El cultista se inclinó con reverencia, pero antes de que pudiera hablar, un estruendo atronador sacudió la cámara. Las runas brillaron con una intensidad casi cegadora, y la figura central se solidificó en una pesadilla consumada: una criatura con ojos como brasas y fauces repletas de dientes afilados.

—¡Sí! —vociferé, extendiendo los brazos en triunfo—. ¡Bienvenido, siervo del caos!

El rugido de la criatura retumbó en la cámara, y los cultistas cayeron de rodillas, temblando de miedo y adoración. Apenas podía contener mi excitación: esta era la pieza final que necesitaba para completar mi gran diseño.

Pero justo cuando me preparaba para dar mi orden final, un dolor agudo me atravesó el pecho: Ignis luchaba, forcejeando con todas sus fuerzas para liberarse.

—¡Basta! —rugí, esforzándome por contener su esencia con un esfuerzo sobrehumano—. ¡No arruinarás esto!

La batalla interna fue breve pero despiadada. Con un movimiento final y decisivo, sometí a Ignis, aunque el esfuerzo me dejó temblando de agotamiento. Sabía que no podía permitir que este tira y afloja continuara; debía actuar con rapidez.

Ordené a los cultistas que continuaran la invocación mientras me retiraba momentáneamente para recuperar fuerzas. El caos estaba en el horizonte, y nada —ni siquiera la obstinada resistencia de un sacerdote— podría detener el colapso inminente. Al retirarme a los corredores serpenteantes de piedra antigua, el frío del destino se mezcló con el aroma embriagador de secretos centenarios, reforzando mi convicción de que cada momento era un fragmento de un tapiz de ruina aún mayor.

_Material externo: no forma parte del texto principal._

--- config.mk ---
export PLATFORM = sky130hd
export DESIGN_NAME = downmix_linear_resampler_flat
export DESIGN_NICKNAME = d
export VERILOG_FILES = /design/src/rtl/dlr_pkg.sv /design/src/rtl/dlr_if.sv /design/src/rtl/downmix_linear_resampler.sv /design/src/rtl/dlr_front.sv /design/src/rtl/dlr_queue.sv /design/src/rtl/dlr_back.sv /design/src/flat_wrapper.sv
export SDC_FILE = /design/constraint.sdc
export NUM_CORES = 2
export LEC_CHECK = 0
export BUFFER_PORTS_ARGS = -buffer_cell sky130_fd_sc_hd__buf_2
export CORE_ASPECT_RATIO = 1.25
export CORE_MARGIN = 5
export CORE_UTILIZATION = 51
export CTS_CLUSTER_DIAMETER = 100
export DETAILED_ROUTE_END_ITERATION = 7
export PLACE_DENSITY = 0.68
export SYNTH_ARGS = -nofsm -noshare
export SYNTH_HDL_FRONTEND = slang
export SYNTH_SLANG_ARGS = --single-unit
export TNS_END_PERCENT = 1
--- constraint.sdc ---
create_clock -name i_clk -period 16.9 [get_ports i_clk]
set_clock_uncertainty 0.05 [all_clocks]
set_input_delay 3.38 -clock i_clk [delete_from_list [all_inputs] [get_ports i_clk]]
set_output_delay 3.38 -clock i_clk [all_outputs]
set_load 0.01 [all_outputs]
--- src/rtl/dlr_pkg.sv ---
// ----------------------------------------------------------------------------
// dlr_pkg
// shared constants, types and lookup functions of the downmix resampler
// ----------------------------------------------------------------------------
package dlr_pkg;

    localparam int MAX_CHANNELS    = 8;
    localparam int WINDOW_SIZE     = 1024;
    localparam int PHASE_FRAC_BITS = 24;
    localparam int MAX_OUT         = 6;

    localparam int SAMPLE_W   = 24;
    localparam int CHAN_W     = 4;
    localparam int PHASE_W    = 27;
    localparam int CFG_DATA_W = 27;
    localparam int CFG_IDX_W  = 1;

    // phase accumulator carries one bit above the increment width
    localparam int ACC_W      = PHASE_W + 1;

    localparam int SUM_W       = SAMPLE_W + $clog2(MAX_CHANNELS);
    localparam int MAG_W       = SUM_W;
    localparam int RECIP_SHIFT = SUM_W + $clog2(MAX_CHANNELS);
    localparam int RECIP_W     = RECIP_SHIFT + 1;
    localparam int DIV_PROD_W  = MAG_W + RECIP_W;

    localparam int DIFF_W      = SAMPLE_W + 1;
    localparam int INT_PROD_W  = 2 * DIFF_W;
    localparam int WPOS_W      = $clog2(WINDOW_SIZE);
    localparam int OCNT_W      = $clog2(MAX_OUT + 1);

    localparam int QDEPTH = 2;
    localparam int QPTR_W = $clog2(QDEPTH);
    localparam int QCNT_W = $clog2(QDEPTH + 1);

    localparam logic [PHASE_W-1:0] PHASE_ONE = PHASE_W'(64'd1 << PHASE_FRAC_BITS);
    localparam logic [WPOS_W-1:0]  WPOS_LAST = WPOS_W'(WINDOW_SIZE - 1);

    localparam logic [CHAN_W-1:0]  CHANNEL_COUNT_RESET   = CHAN_W'(2);
    localparam logic [PHASE_W-1:0] PHASE_INCREMENT_RESET = PHASE_W'(16777216);

    localparam longint unsigned RECIP_ONE = 64'd1 << RECIP_SHIFT;

    localparam logic [CFG_IDX_W-1:0] REG_CHANNEL_COUNT   = CFG_IDX_W'(0);
    localparam logic [CFG_IDX_W-1:0] REG_PHASE_INCREMENT = CFG_IDX_W'(1);

    typedef struct packed {
        logic                       valid;
        logic signed [SAMPLE_W-1:0] mono;
    } t_push;

    typedef struct packed {
        logic                       avail;
        logic signed [SAMPLE_W-1:0] mono;
    } t_q_out;

    typedef struct packed {
        logic               restart;
        logic [PHASE_W-1:0] phase_inc;
    } t_cfg;

    function automatic logic [CHAN_W-1:0] clamp_nch(input logic [CHAN_W-1:0] cc);
        logic [CHAN_W-1:0] n;
        n = cc;
        if (cc == '0) begin
            n = CHAN_W'(1);
        end else if (cc > CHAN_W'(MAX_CHANNELS)) begin
            n = CHAN_W'(MAX_CHANNELS);
        end
        return n;
    endfunction

    // ceil(2^RECIP_SHIFT / n), exact quotient for every reachable sum
    function automatic logic [RECIP_W-1:0] recip(input logic [CHAN_W-1:0] n);
        logic [RECIP_W-1:0] r;
        case (n)
            4'd1:    r = RECIP_W'(RECIP_ONE);
            4'd2:    r = RECIP_W'(RECIP_ONE / 64'd2);
            4'd3:    r = RECIP_W'((RECIP_ONE + 64'd2) / 64'd3);
            4'd4:    r = RECIP_W'(RECIP_ONE / 64'd4);
            4'd5:    r = RECIP_W'((RECIP_ONE + 64'd4) / 64'd5);
            4'd6:    r = RECIP_W'((RECIP_ONE + 64'd5) / 64'd6);
            4'd7:    r = RECIP_W'((RECIP_ONE + 64'd6) / 64'd7);
            4'd8:    r = RECIP_W'(RECIP_ONE / 64'd8);
            default: r = RECIP_W'(RECIP_ONE);
        endcase
        return r;
    endfunction

endpackage

--- src/rtl/dlr_if.sv ---
// ----------------------------------------------------------------------------
// dlr_if
// valid/ready channels for multichannel frames and mono output samples
// ----------------------------------------------------------------------------
interface dlr_in_if;
    logic                                valid;
    logic                                ready;
    logic signed [dlr_pkg::SAMPLE_W-1:0] chan0_sample;
    logic signed [dlr_pkg::SAMPLE_W-1:0] chan1_sample;
    logic signed [dlr_pkg::SAMPLE_W-1:0] chan2_sample;
    logic signed [dlr_pkg::SAMPLE_W-1:0] chan3_sample;
    logic signed [dlr_pkg::SAMPLE_W-1:0] chan4_sample;
    logic signed [dlr_pkg::SAMPLE_W-1:0] chan5_sample;
    logic signed [dlr_pkg::SAMPLE_W-1:0] chan6_sample;
    logic signed [dlr_pkg::SAMPLE_W-1:0] chan7_sample;

    modport source (
        output valid, chan0_sample, chan1_sample, chan2_sample, chan3_sample,
               chan4_sample, chan5_sample, chan6_sample, chan7_sample,
        input  ready
    );
    modport sink (
        input  valid, chan0_sample, chan1_sample, chan2_sample, chan3_sample,
               chan4_sample, chan5_sample, chan6_sample, chan7_sample,
        output ready
    );
endinterface

interface dlr_out_if;
    logic                                valid;
    logic                                ready;
    logic signed [dlr_pkg::SAMPLE_W-1:0] mono_out;
    logic                                window_end;

    modport source (output valid, mono_out, window_end, input ready);
    modport sink   (input valid, mono_out, window_end, output ready);
endinterface

--- src/rtl/downmix_linear_resampler.sv ---
// ----------------------------------------------------------------------------
// downmix_linear_resampler
// averages the active channels of each frame to mono and resamples the mono
// stream by linear interpolation with a carried fixed-point phase
// path: an accepted frame goes via F_MUL and F_PUSH (held while the queue is full)
//   into the queue, and the front takes no new frame until then; the interpolator
//   forms each of up to 6 samples per frame via B_CHECK and B_EMIT, held on a stall
// reset: synchronous active low; clears state, config to its defaults
// ----------------------------------------------------------------------------
module downmix_linear_resampler (
    input  logic                              i_clk,
    input  logic                              i_rst_n,
    dlr_in_if.sink                            i_frame,
    dlr_out_if.source                         o_mono,
    input  logic                              i_cfg_we,
    input  logic [dlr_pkg::CFG_IDX_W-1:0]     i_cfg_index,
    input  logic [dlr_pkg::CFG_DATA_W-1:0]    i_cfg_data
);

    logic [dlr_pkg::CHAN_W-1:0]  r_channel_count;
    logic [dlr_pkg::PHASE_W-1:0] r_phase_increment;
    logic                        w_idx_ok;
    logic                        w_q_full;
    logic                        w_pop;
    dlr_pkg::t_push              w_push;
    dlr_pkg::t_q_out             w_q_out;
    dlr_pkg::t_cfg               w_cfg;

    always_comb begin
        case (i_cfg_index)
            dlr_pkg::REG_CHANNEL_COUNT:   w_idx_ok = 1'b1;
            dlr_pkg::REG_PHASE_INCREMENT: w_idx_ok = 1'b1;
            default:                      w_idx_ok = 1'b0;
        endcase
    end

    always_ff @(posedge i_clk) begin
        if (!i_rst_n) begin
            r_channel_count   <= dlr_pkg::CHANNEL_COUNT_RESET;
            r_phase_increment <= dlr_pkg::PHASE_INCREMENT_RESET;
        end else if (i_cfg_we) begin
            case (i_cfg_index)
                dlr_pkg::REG_CHANNEL_COUNT: begin
                    r_channel_count <= i_cfg_data[dlr_pkg::CHAN_W-1:0];
                end
                dlr_pkg::REG_PHASE_INCREMENT: begin
                    r_phase_increment <= i_cfg_data[dlr_pkg::PHASE_W-1:0];
                end
                default: begin
                end
            endcase
        end
    end

    assign w_cfg.restart   = i_cfg_we && w_idx_ok;
    assign w_cfg.phase_inc = r_phase_increment;

    dlr_front u_front (
        .i_clk           (i_clk),
        .i_rst_n         (i_rst_n),
        .i_frame         (i_frame),
        .i_channel_count (r_channel_count),
        .i_q_full        (w_q_full),
        .o_push          (w_push)
    );

    dlr_queue u_queue (
        .i_clk   (i_clk),
        .i_rst_n (i_rst_n),
        .i_push  (w_push),
        .i_pop   (w_pop),
        .o_full  (w_q_full),
        .o_out   (w_q_out)
    );

    dlr_back u_back (
        .i_clk   (i_clk),
        .i_rst_n (i_rst_n),
        .i_q     (w_q_out),
        .o_pop   (w_pop),
        .i_cfg   (w_cfg),
        .o_mono  (o_mono)
    );

endmodule

--- src/rtl/dlr_front.sv ---
// ----------------------------------------------------------------------------
// dlr_front
// accepts frames, sums the active channels and divides by the channel count
// ----------------------------------------------------------------------------
module dlr_front (
    input  logic                           i_clk,
    input  logic                           i_rst_n,
    dlr_in_if.sink                         i_frame,
    input  logic [dlr_pkg::CHAN_W-1:0]     i_channel_count,
    input  logic                           i_q_full,
    output dlr_pkg::t_push                 o_push
);

    typedef enum logic [2:0] {
        F_IDLE = 3'b001,
        F_MUL  = 3'b010,
        F_PUSH = 3'b100
    } t_fstate;

    t_fstate r_state, n_state;

    logic signed [dlr_pkg::SAMPLE_W-1:0]   w_chan [dlr_pkg::MAX_CHANNELS];
    logic [dlr_pkg::CHAN_W-1:0]            w_nch;
    logic signed [dlr_pkg::SUM_W-1:0]      w_sum;
    logic [dlr_pkg::MAG_W-1:0]             w_mag;
    logic [dlr_pkg::MAG_W-1:0]             w_q;
    logic                                  w_accept;

    logic [dlr_pkg::MAG_W-1:0]             r_mag;
    logic                                  r_neg;
    logic [dlr_pkg::DIV_PROD_W-1:0]        r_prod;

    assign w_chan[0] = i_frame.chan0_sample;
    assign w_chan[1] = i_frame.chan1_sample;
    assign w_chan[2] = i_frame.chan2_sample;
    assign w_chan[3] = i_frame.chan3_sample;
    assign w_chan[4] = i_frame.chan4_sample;
    assign w_chan[5] = i_frame.chan5_sample;
    assign w_chan[6] = i_frame.chan6_sample;
    assign w_chan[7] = i_frame.chan7_sample;

    assign w_nch = dlr_pkg::clamp_nch(i_channel_count);

    always_comb begin
        w_sum = '0;
        for (int c = 0; c < dlr_pkg::MAX_CHANNELS; c++) begin
            if (c < int'(w_nch)) begin
                w_sum = w_sum + dlr_pkg::SUM_W'(w_chan[c]);
            end
        end
        w_mag = w_sum[dlr_pkg::SUM_W-1] ? dlr_pkg::MAG_W'(-w_sum) : dlr_pkg::MAG_W'(w_sum);
    end

    assign i_frame.ready = (r_state == F_IDLE);
    assign w_accept      = i_frame.valid && (r_state == F_IDLE);

    assign w_q         = r_prod[dlr_pkg::RECIP_SHIFT +: dlr_pkg::MAG_W];
    assign o_push.valid = (r_state == F_PUSH) && !i_q_full;
    assign o_push.mono  = r_neg ? dlr_pkg::SAMPLE_W'(-w_q) : dlr_pkg::SAMPLE_W'(w_q);

    always_comb begin
        n_state = r_state;
        case (r_state)
            F_IDLE: begin
                if (w_accept) begin
                    n_state = F_MUL;
                end
            end
            F_MUL: begin
                n_state = F_PUSH;
            end
            F_PUSH: begin
                if (!i_q_full) begin
                    n_state = F_IDLE;
                end
            end
            default: begin
                n_state = F_IDLE;
            end
        endcase
    end

    always_ff @(posedge i_clk) begin
        if (!i_rst_n) begin
            r_state <= F_IDLE;
        end else begin
            r_state <= n_state;
        end
    end

    always_ff @(posedge i_clk) begin
        if (w_accept) begin
            r_mag <= w_mag;
            r_neg <= w_sum[dlr_pkg::SUM_W-1];
        end
        if (r_state == F_MUL) begin
            r_prod <= dlr_pkg::DIV_PROD_W'(r_mag) * dlr_pkg::DIV_PROD_W'(dlr_pkg::recip(w_nch));
        end
    end

endmodule

--- src/rtl/dlr_queue.sv ---
// ----------------------------------------------------------------------------
// dlr_queue
// short fifo of mono samples between the downmix and the interpolator
// ----------------------------------------------------------------------------
module dlr_queue (
    input  logic            i_clk,
    input  logic            i_rst_n,
    input  dlr_pkg::t_push  i_push,
    input  logic            i_pop,
    output logic            o_full,
    output dlr_pkg::t_q_out o_out
);

    logic signed [dlr_pkg::SAMPLE_W-1:0] r_mem [dlr_pkg::QDEPTH];
    logic [dlr_pkg::QPTR_W-1:0]          r_wr;
    logic [dlr_pkg::QPTR_W-1:0]          r_rd;
    logic [dlr_pkg::QCNT_W-1:0]          r_cnt;
    logic                                w_pop;

    assign o_full      = (r_cnt == dlr_pkg::QCNT_W'(dlr_pkg::QDEPTH));
    assign o_out.avail = (r_cnt != '0);
    assign o_out.mono  = r_mem[r_rd];
    assign w_pop       = i_pop && o_out.avail;

    always_ff @(posedge i_clk) begin
        if (!i_rst_n) begin
            r_wr  <= '0;
            r_rd  <= '0;
            r_cnt <= '0;
        end else begin
            if (i_push.valid) begin
                r_wr <= (r_wr == dlr_pkg::QPTR_W'(dlr_pkg::QDEPTH - 1)) ? '0 : r_wr + 1'b1;
            end
            if (w_pop) begin
                r_rd <= (r_rd == dlr_pkg::QPTR_W'(dlr_pkg::QDEPTH - 1)) ? '0 : r_rd + 1'b1;
            end
            if (i_push.valid && !w_pop) begin
                r_cnt <= r_cnt + 1'b1;
            end else if (w_pop && !i_push.valid) begin
                r_cnt <= r_cnt - 1'b1;
            end
        end
    end

    always_ff @(posedge i_clk) begin
        if (i_push.valid) begin
            r_mem[r_wr] <= i_push.mono;
        end
    end

endmodule

--- src/rtl/dlr_back.sv ---
// ----------------------------------------------------------------------------
// dlr_back
// linear interpolator with carried phase, window counter and output register
// ----------------------------------------------------------------------------
module dlr_back (
    input  logic            i_clk,
    input  logic            i_rst_n,
    input  dlr_pkg::t_q_out i_q,
    output logic            o_pop,
    input  dlr_pkg::t_cfg   i_cfg,
    dlr_out_if.source       o_mono
);

    typedef enum logic [2:0] {
        B_IDLE  = 3'b001,
        B_CHECK = 3'b010,
        B_EMIT  = 3'b100
    } t_bstate;

    t_bstate r_state;

    logic signed [dlr_pkg::SAMPLE_W-1:0]   r_prior;
    logic                                  r_have;
    logic [dlr_pkg::ACC_W-1:0]             r_phase;
    logic [dlr_pkg::WPOS_W-1:0]            r_wpos;
    logic signed [dlr_pkg::SAMPLE_W-1:0]   r_cur;
    logic signed [dlr_pkg::DIFF_W-1:0]     r_diff;
    logic signed [dlr_pkg::INT_PROD_W-1:0] r_prod;
    logic [dlr_pkg::OCNT_W-1:0]            r_cnt;
    logic                                  r_ovalid;
    logic signed [dlr_pkg::SAMPLE_W-1:0]   r_omono;
    logic                                  r_owin;

    logic signed [dlr_pkg::DIFF_W-1:0]     w_frac;
    logic signed [dlr_pkg::INT_PROD_W-1:0] w_y;
    logic                                  w_more;
    logic                                  w_emit;

    assign o_mono.valid      = r_ovalid;
    assign o_mono.mono_out   = r_omono;
    assign o_mono.window_end = r_owin;

    assign o_pop  = (r_state == B_IDLE) && i_q.avail;
    assign w_frac = signed'({1'b0, r_phase[dlr_pkg::PHASE_FRAC_BITS-1:0]});
    assign w_more = (r_phase < dlr_pkg::ACC_W'(dlr_pkg::PHASE_ONE)) &&
                    (r_cnt < dlr_pkg::OCNT_W'(dlr_pkg::MAX_OUT));
    assign w_emit = (r_state == B_EMIT) && (!r_ovalid || o_mono.ready);
    assign w_y    = dlr_pkg::INT_PROD_W'(r_prior) + (r_prod >>> dlr_pkg::PHASE_FRAC_BITS);

    always_ff @(posedge i_clk) begin
        if (!i_rst_n) begin
            r_state  <= B_IDLE;
            r_prior  <= '0;
            r_have   <= 1'b0;
            r_phase  <= '0;
            r_wpos   <= '0;
            r_cnt    <= '0;
            r_ovalid <= 1'b0;
        end else begin
            if (w_emit) begin
                r_ovalid <= 1'b1;
            end else if (o_mono.ready) begin
                r_ovalid <= 1'b0;
            end
            case (r_state)
                B_IDLE: begin
                    if (o_pop) begin
                        if (!r_have) begin
                            r_prior <= i_q.mono;
                            r_have  <= 1'b1;
                        end else begin
                            r_cur   <= i_q.mono;
                            r_diff  <= dlr_pkg::DIFF_W'(i_q.mono) - dlr_pkg::DIFF_W'(r_prior);
                            r_cnt   <= '0;
                            r_state <= B_CHECK;
                        end
                    end
                end
                B_CHECK: begin
                    if (w_more) begin
                        r_prod  <= r_diff * w_frac;
                        r_state <= B_EMIT;
                    end else begin
                        r_phase <= (r_phase >= dlr_pkg::ACC_W'(dlr_pkg::PHASE_ONE)) ?
                                   r_phase - dlr_pkg::ACC_W'(dlr_pkg::PHASE_ONE) : '0;
                        r_prior <= r_cur;
                        r_state <= B_IDLE;
                    end
                end
                B_EMIT: begin
                    if (w_emit) begin
                        r_omono <= w_y[dlr_pkg::SAMPLE_W-1:0];
                        r_owin  <= (r_wpos == dlr_pkg::WPOS_LAST);
                        r_wpos  <= (r_wpos == dlr_pkg::WPOS_LAST) ? '0 : r_wpos + 1'b1;
                        r_cnt   <= r_cnt + 1'b1;
                        r_phase <= r_phase + dlr_pkg::ACC_W'(i_cfg.phase_inc);
                        r_state <= B_CHECK;
                    end
                end
                default: begin
                    r_state <= B_IDLE;
                end
            endcase
            if (i_cfg.restart) begin
                r_phase <= '0;
                r_have  <= 1'b0;
            end
        end
    end

endmodule

--- src/flat_wrapper.sv ---
// flat-port wrapper written by rule: the top's interface ports become plain ports
module downmix_linear_resampler_flat 
  (i_clk, i_rst_n, i_cfg_we, i_cfg_index, i_cfg_data, i_frame_valid, i_frame_chan0_sample, i_frame_chan1_sample, i_frame_chan2_sample, i_frame_chan3_sample, i_frame_chan4_sample, i_frame_chan5_sample, i_frame_chan6_sample, i_frame_chan7_sample, i_frame_ready, o_mono_valid, o_mono_mono_out, o_mono_window_end, o_mono_ready);
  dlr_in_if i_frame_i ();
  dlr_out_if o_mono_i ();
  input  logic i_clk;
  input  logic i_rst_n;
  input  logic i_cfg_we;
  input  logic [dlr_pkg::CFG_IDX_W-1:0] i_cfg_index;
  input  logic [dlr_pkg::CFG_DATA_W-1:0] i_cfg_data;
  input wire logic [$bits(i_frame_i.valid)-1:0] i_frame_valid;
  input wire logic [$bits(i_frame_i.chan0_sample)-1:0] i_frame_chan0_sample;
  input wire logic [$bits(i_frame_i.chan1_sample)-1:0] i_frame_chan1_sample;
  input wire logic [$bits(i_frame_i.chan2_sample)-1:0] i_frame_chan2_sample;
  input wire logic [$bits(i_frame_i.chan3_sample)-1:0] i_frame_chan3_sample;
  input wire logic [$bits(i_frame_i.chan4_sample)-1:0] i_frame_chan4_sample;
  input wire logic [$bits(i_frame_i.chan5_sample)-1:0] i_frame_chan5_sample;
  input wire logic [$bits(i_frame_i.chan6_sample)-1:0] i_frame_chan6_sample;
  input wire logic [$bits(i_frame_i.chan7_sample)-1:0] i_frame_chan7_sample;
  output wire logic [$bits(i_frame_i.ready)-1:0] i_frame_ready;
  output wire logic [$bits(o_mono_i.valid)-1:0] o_mono_valid;
  output wire logic [$bits(o_mono_i.mono_out)-1:0] o_mono_mono_out;
  output wire logic [$bits(o_mono_i.window_end)-1:0] o_mono_window_end;
  input wire logic [$bits(o_mono_i.ready)-1:0] o_mono_ready;
  assign i_frame_i.valid = i_frame_valid;
  assign i_frame_i.chan0_sample = i_frame_chan0_sample;
  assign i_frame_i.chan1_sample = i_frame_chan1_sample;
  assign i_frame_i.chan2_sample = i_frame_chan2_sample;
  assign i_frame_i.chan3_sample = i_frame_chan3_sample;
  assign i_frame_i.chan4_sample = i_frame_chan4_sample;
  assign i_frame_i.chan5_sample = i_frame_chan5_sample;
  assign i_frame_i.chan6_sample = i_frame_chan6_sample;
  assign i_frame_i.chan7_sample = i_frame_chan7_sample;
  assign i_frame_ready = i_frame_i.ready;
  assign o_mono_valid = o_mono_i.valid;
  assign o_mono_mono_out = o_mono_i.mono_out;
  assign o_mono_window_end = o_mono_i.window_end;
  assign o_mono_i.ready = o_mono_ready;
  downmix_linear_resampler u_core (.i_clk(i_clk), .i_rst_n(i_rst_n), .i_frame(i_frame_i), .o_mono(o_mono_i), .i_cfg_we(i_cfg_we), .i_cfg_index(i_cfg_index), .i_cfg_data(i_cfg_data));
endmodule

—El verdadero caos apenas comienza —susurré, mi voz fundiéndose con los murmullos del destino en los muros milenarios—.

En ese instante, la promesa silenciosa de devastación llenó el aire, como si el corazón mismo de Roma estuviera a punto de quebrarse bajo el peso de mis ambiciones oscuras. Avancé hacia las profundidades una vez más, mi mente ya proyectándose hacia las posibilidades que aguardaban. Cada paso por los corredores laberínticos me acercaba a un destino escrito en sangre y dolor: un destino donde cada sacrificio, cada grito de desesperación, sería un peldaño hacia un infierno que marcaría para siempre a la Ciudad Eterna.